● What needs to be done
As the lines appear below, please set them down exactly, starting at the first and finishing with the one containing "676 | 4380 |".

(Beginning of Information supplied)

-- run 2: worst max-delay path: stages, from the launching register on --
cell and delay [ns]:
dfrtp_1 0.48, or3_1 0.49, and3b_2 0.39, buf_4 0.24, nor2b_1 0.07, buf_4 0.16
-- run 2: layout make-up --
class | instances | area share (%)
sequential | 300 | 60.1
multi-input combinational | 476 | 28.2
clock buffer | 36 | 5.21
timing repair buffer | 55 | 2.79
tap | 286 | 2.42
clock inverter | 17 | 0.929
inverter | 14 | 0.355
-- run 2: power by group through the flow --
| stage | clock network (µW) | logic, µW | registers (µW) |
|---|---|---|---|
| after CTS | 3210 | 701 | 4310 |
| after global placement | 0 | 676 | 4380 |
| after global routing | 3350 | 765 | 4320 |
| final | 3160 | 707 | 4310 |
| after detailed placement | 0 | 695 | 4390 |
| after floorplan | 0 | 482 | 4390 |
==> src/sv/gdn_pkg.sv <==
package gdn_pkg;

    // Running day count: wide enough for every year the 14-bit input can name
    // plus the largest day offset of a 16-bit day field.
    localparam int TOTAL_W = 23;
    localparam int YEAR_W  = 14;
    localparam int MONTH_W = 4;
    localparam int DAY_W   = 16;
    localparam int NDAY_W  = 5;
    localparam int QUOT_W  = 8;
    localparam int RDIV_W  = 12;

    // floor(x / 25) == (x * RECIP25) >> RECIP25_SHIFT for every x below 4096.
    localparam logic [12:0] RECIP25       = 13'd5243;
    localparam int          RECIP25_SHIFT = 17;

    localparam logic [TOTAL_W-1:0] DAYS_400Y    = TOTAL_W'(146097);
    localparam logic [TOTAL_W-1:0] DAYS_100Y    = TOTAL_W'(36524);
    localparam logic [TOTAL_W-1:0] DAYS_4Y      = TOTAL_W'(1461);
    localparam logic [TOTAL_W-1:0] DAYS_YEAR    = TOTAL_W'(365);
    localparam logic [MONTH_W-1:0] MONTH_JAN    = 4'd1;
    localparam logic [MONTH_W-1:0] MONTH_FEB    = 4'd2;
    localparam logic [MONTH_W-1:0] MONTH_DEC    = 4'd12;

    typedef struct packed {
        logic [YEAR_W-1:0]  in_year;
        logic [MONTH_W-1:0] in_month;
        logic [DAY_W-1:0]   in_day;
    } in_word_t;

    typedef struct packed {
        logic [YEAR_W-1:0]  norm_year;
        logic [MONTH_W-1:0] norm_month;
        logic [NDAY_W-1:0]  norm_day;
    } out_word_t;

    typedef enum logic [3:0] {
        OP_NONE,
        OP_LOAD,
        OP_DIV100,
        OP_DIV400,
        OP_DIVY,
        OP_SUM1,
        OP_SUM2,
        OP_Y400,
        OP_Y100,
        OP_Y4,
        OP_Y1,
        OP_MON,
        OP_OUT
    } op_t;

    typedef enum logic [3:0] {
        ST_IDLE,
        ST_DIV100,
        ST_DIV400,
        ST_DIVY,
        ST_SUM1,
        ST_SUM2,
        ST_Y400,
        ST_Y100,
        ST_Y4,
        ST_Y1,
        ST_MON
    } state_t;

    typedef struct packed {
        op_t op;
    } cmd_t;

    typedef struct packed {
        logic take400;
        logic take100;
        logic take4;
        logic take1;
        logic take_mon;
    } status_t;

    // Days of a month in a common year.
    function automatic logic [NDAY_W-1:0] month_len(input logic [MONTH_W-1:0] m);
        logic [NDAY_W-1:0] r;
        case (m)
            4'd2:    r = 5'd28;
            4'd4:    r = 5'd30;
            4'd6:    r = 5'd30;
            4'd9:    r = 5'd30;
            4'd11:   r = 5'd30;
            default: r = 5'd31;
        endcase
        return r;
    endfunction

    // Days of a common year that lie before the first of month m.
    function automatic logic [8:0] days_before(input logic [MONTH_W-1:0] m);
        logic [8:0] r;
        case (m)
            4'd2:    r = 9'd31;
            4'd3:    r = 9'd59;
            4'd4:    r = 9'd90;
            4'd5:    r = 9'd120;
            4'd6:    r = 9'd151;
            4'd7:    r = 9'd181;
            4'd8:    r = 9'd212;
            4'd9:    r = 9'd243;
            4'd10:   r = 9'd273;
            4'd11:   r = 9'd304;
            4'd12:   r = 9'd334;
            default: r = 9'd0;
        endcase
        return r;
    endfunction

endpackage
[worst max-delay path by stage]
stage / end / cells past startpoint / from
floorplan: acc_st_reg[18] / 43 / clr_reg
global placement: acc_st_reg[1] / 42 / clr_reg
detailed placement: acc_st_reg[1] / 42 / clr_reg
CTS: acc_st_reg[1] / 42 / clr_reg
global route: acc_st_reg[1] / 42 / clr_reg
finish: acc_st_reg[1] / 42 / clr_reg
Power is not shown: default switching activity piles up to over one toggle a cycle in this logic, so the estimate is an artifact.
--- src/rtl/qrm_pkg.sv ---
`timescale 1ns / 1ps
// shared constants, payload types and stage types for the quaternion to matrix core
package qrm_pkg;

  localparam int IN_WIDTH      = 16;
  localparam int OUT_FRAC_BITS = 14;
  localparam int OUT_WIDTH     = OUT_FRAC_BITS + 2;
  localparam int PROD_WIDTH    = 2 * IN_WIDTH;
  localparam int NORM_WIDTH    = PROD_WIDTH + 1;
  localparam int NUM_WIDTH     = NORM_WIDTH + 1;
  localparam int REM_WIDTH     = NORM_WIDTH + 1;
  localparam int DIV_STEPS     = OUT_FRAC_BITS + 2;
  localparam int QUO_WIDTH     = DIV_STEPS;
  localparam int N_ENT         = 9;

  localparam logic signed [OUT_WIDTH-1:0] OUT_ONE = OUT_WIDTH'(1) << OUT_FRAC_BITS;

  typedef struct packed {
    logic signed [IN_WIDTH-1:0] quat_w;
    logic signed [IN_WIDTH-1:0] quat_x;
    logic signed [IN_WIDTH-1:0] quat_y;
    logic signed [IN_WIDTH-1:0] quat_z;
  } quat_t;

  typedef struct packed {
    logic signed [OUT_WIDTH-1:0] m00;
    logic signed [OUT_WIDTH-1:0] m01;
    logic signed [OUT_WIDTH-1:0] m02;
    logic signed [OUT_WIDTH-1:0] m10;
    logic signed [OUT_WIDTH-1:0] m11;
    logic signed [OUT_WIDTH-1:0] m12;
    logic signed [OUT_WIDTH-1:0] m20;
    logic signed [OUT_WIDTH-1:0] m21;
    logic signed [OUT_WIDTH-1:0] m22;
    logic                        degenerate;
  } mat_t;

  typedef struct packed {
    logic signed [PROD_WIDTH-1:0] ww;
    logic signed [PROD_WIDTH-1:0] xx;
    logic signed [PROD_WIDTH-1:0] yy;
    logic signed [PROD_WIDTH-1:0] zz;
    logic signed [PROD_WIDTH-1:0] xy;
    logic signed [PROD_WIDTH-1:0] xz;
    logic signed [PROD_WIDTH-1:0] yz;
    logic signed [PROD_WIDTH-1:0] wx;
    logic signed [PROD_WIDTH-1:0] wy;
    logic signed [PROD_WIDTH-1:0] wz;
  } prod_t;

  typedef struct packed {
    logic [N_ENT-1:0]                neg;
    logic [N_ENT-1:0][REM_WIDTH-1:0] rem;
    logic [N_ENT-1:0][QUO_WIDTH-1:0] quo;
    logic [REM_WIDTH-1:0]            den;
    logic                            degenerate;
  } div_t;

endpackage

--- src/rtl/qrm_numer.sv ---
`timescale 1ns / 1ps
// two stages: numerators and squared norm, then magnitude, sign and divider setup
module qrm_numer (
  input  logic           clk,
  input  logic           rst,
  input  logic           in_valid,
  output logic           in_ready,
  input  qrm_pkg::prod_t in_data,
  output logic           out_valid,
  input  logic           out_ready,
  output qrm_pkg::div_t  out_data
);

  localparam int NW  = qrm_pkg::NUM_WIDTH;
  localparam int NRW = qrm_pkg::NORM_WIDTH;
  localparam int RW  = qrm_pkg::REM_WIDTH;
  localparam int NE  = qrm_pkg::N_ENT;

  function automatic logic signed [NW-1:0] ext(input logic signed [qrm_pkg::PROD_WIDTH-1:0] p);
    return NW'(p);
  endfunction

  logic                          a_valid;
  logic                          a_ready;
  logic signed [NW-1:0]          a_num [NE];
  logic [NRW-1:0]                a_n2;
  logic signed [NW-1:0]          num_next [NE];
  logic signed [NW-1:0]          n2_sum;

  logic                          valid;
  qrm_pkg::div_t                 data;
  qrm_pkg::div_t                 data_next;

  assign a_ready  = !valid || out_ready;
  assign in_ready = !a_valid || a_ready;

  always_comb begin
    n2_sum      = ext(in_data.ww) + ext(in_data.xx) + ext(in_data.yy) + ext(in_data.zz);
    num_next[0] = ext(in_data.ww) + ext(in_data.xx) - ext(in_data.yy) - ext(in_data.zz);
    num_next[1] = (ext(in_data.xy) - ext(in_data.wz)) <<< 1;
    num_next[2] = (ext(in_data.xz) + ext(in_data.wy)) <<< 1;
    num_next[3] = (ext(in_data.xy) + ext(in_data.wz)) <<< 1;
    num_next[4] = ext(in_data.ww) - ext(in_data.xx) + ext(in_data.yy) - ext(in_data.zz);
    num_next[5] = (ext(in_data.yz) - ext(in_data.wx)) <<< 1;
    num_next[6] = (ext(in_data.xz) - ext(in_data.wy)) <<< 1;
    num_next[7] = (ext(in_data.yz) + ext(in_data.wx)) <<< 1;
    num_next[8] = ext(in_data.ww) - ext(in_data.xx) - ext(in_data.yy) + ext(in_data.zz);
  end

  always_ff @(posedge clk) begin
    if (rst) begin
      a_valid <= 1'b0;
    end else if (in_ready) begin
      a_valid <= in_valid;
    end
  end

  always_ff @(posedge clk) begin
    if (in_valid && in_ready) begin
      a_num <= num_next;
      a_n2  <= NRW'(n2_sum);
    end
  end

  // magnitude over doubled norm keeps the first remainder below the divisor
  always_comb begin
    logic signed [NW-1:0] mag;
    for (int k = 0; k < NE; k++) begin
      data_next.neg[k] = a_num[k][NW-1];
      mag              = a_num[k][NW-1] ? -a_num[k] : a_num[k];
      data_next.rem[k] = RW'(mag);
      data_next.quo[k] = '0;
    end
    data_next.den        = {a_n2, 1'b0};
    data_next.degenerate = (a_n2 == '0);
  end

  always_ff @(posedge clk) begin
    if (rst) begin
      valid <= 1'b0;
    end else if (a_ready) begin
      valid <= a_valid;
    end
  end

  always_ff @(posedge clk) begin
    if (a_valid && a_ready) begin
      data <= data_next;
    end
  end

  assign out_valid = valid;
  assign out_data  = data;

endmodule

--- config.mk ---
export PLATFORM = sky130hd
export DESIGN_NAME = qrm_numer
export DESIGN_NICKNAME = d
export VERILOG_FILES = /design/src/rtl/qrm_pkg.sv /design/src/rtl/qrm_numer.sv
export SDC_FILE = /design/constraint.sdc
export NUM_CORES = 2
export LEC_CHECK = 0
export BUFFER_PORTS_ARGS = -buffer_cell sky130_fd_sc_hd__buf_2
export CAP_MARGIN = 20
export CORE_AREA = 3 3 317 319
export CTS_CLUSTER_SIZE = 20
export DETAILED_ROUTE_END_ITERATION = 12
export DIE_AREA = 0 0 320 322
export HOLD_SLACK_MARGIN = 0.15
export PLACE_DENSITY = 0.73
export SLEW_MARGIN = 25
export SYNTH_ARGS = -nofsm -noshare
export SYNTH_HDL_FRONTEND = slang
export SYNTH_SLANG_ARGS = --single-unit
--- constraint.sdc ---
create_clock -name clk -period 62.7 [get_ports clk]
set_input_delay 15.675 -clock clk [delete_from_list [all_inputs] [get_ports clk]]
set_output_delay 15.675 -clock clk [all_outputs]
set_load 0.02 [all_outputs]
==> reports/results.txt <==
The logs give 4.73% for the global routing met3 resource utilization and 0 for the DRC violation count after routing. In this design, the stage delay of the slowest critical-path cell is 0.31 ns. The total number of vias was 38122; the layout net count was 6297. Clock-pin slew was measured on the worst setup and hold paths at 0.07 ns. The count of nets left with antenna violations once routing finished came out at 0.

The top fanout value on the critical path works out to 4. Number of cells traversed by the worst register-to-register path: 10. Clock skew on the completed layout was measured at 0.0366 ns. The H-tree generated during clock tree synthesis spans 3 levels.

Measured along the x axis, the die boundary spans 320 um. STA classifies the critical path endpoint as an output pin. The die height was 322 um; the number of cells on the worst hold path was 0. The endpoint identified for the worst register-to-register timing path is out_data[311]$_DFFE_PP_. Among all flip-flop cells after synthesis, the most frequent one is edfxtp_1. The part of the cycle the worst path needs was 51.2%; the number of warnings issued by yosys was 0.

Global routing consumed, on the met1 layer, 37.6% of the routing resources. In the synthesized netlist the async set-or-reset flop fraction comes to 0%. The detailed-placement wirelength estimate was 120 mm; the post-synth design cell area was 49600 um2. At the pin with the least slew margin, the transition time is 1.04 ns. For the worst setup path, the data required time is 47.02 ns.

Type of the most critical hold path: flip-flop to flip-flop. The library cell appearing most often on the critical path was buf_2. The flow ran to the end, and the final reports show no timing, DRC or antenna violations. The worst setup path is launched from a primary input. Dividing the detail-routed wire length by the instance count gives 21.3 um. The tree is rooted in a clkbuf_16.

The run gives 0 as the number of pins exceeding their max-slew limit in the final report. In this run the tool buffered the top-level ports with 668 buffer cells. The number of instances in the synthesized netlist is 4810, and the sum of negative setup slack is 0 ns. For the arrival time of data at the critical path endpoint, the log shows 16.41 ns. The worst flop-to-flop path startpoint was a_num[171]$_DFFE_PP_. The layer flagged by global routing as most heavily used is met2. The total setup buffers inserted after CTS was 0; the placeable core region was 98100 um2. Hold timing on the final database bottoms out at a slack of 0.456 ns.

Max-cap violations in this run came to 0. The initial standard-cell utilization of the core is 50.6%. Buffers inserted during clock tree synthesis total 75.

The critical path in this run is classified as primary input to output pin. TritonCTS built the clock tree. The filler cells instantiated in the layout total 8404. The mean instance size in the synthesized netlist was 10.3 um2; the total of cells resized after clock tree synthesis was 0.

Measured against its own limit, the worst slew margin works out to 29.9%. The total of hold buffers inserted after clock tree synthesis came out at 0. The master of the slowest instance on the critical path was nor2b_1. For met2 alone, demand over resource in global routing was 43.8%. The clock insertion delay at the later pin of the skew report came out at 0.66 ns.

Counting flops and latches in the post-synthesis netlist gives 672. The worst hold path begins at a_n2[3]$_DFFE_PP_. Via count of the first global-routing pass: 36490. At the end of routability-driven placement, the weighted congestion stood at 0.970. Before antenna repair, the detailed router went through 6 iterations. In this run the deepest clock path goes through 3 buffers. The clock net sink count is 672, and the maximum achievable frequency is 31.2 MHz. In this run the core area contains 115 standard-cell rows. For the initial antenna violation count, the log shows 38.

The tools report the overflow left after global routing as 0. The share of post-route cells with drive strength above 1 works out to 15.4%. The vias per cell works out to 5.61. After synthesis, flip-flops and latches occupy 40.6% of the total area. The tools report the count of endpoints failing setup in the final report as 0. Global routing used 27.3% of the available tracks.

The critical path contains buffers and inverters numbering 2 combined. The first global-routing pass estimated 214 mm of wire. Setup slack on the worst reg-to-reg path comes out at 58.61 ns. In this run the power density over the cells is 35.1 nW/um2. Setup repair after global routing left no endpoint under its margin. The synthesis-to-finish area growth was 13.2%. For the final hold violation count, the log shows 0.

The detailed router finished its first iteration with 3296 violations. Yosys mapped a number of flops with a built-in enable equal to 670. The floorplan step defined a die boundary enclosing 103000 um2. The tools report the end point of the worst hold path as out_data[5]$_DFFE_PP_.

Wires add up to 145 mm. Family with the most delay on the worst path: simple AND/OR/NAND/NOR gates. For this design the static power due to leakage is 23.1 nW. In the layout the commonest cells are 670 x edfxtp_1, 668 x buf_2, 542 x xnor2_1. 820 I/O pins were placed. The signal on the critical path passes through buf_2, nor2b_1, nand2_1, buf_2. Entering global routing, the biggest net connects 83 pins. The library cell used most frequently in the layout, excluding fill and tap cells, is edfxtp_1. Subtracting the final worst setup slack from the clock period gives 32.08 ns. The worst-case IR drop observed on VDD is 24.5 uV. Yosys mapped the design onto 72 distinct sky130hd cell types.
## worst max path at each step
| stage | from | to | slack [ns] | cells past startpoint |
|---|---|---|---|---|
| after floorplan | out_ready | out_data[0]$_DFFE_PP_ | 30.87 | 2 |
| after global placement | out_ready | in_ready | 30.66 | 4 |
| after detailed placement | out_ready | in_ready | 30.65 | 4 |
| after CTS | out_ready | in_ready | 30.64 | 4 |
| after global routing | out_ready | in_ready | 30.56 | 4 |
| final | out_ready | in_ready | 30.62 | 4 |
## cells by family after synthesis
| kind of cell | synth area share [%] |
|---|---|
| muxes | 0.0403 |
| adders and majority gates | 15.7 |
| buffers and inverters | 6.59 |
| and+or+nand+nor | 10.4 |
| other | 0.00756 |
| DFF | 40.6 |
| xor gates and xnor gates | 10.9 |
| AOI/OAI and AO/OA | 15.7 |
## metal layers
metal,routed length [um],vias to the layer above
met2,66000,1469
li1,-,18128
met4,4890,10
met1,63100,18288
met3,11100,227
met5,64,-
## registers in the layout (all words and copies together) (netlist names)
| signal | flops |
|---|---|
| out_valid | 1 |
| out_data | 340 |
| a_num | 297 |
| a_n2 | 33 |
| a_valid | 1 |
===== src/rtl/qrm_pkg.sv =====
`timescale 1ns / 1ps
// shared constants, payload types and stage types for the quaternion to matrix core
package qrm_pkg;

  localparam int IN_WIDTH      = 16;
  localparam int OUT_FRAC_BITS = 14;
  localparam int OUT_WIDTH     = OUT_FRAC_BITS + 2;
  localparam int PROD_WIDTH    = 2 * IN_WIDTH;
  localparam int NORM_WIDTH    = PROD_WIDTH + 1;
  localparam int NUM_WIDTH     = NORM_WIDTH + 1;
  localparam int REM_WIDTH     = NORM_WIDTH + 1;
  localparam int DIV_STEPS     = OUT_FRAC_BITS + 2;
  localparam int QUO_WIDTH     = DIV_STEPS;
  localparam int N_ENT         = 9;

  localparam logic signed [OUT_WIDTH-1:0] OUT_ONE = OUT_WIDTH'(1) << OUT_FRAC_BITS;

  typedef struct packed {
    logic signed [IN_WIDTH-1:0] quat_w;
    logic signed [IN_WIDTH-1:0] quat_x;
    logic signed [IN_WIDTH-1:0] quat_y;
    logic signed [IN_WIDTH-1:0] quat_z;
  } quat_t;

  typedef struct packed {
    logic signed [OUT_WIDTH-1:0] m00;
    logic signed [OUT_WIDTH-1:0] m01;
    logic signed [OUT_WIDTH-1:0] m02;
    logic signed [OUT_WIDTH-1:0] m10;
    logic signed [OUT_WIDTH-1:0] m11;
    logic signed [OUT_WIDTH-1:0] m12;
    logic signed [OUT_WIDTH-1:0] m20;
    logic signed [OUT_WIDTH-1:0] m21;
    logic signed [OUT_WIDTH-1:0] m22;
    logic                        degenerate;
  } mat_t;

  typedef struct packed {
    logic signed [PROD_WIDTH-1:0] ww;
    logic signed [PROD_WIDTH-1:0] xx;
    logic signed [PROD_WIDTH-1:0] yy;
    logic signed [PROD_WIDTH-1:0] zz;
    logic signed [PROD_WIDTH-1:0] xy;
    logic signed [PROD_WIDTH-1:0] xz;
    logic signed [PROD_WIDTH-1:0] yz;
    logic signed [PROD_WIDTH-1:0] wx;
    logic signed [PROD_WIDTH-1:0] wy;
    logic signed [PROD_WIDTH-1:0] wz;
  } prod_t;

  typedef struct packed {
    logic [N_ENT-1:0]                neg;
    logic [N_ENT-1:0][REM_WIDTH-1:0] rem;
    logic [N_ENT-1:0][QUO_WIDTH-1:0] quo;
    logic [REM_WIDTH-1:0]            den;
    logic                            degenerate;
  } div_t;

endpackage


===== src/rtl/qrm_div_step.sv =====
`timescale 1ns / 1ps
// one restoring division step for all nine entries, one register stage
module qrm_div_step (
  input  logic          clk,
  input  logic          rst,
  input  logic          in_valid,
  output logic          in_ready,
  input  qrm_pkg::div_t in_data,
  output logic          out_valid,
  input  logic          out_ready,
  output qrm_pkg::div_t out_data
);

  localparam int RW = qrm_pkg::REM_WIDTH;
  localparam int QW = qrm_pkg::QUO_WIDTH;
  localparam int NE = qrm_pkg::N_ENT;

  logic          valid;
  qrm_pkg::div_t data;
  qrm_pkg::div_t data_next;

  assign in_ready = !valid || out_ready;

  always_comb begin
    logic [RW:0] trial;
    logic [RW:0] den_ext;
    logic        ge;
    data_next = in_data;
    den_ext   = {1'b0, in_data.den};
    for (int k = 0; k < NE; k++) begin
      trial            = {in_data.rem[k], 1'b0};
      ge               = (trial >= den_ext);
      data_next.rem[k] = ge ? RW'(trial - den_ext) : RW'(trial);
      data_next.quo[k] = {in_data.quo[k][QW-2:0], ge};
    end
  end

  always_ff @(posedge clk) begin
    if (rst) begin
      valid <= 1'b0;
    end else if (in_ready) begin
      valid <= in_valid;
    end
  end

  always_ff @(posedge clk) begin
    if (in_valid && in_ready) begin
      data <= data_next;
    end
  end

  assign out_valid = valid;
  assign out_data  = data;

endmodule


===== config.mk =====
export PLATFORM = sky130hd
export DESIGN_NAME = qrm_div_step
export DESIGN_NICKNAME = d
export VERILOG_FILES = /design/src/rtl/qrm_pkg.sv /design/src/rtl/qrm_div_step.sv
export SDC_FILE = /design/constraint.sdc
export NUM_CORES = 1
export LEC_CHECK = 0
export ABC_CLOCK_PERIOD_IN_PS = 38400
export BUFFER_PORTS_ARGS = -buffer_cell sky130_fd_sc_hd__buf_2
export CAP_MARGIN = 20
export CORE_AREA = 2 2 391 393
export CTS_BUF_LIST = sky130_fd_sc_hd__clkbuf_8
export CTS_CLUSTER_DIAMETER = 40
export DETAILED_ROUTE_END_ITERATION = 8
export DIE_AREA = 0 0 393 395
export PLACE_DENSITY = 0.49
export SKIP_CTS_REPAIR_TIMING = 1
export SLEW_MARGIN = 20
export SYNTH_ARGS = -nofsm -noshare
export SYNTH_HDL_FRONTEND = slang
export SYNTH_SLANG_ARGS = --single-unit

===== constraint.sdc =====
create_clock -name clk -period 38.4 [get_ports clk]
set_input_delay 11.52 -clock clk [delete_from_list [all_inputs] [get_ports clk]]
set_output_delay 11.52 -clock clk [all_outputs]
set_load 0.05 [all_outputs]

(End of Information supplied)

● Answer below
-- run 2: worst max-delay path: stages, from the launching register on --
cell and delay [ns]:
dfrtp_1 0.48, or3_1 0.49, and3b_2 0.39, buf_4 0.24, nor2b_1 0.07, buf_4 0.16
-- run 2: layout make-up --
class | instances | area share (%)
sequential | 300 | 60.1
multi-input combinational | 476 | 28.2
clock buffer | 36 | 5.21
timing repair buffer | 55 | 2.79
tap | 286 | 2.42
clock inverter | 17 | 0.929
inverter | 14 | 0.355
-- run 2: power by group through the flow --
| stage | clock network (µW) | logic, µW | registers (µW) |
|---|---|---|---|
| after CTS | 3210 | 701 | 4310 |
| after global placement | 0 | 676 | 4380 |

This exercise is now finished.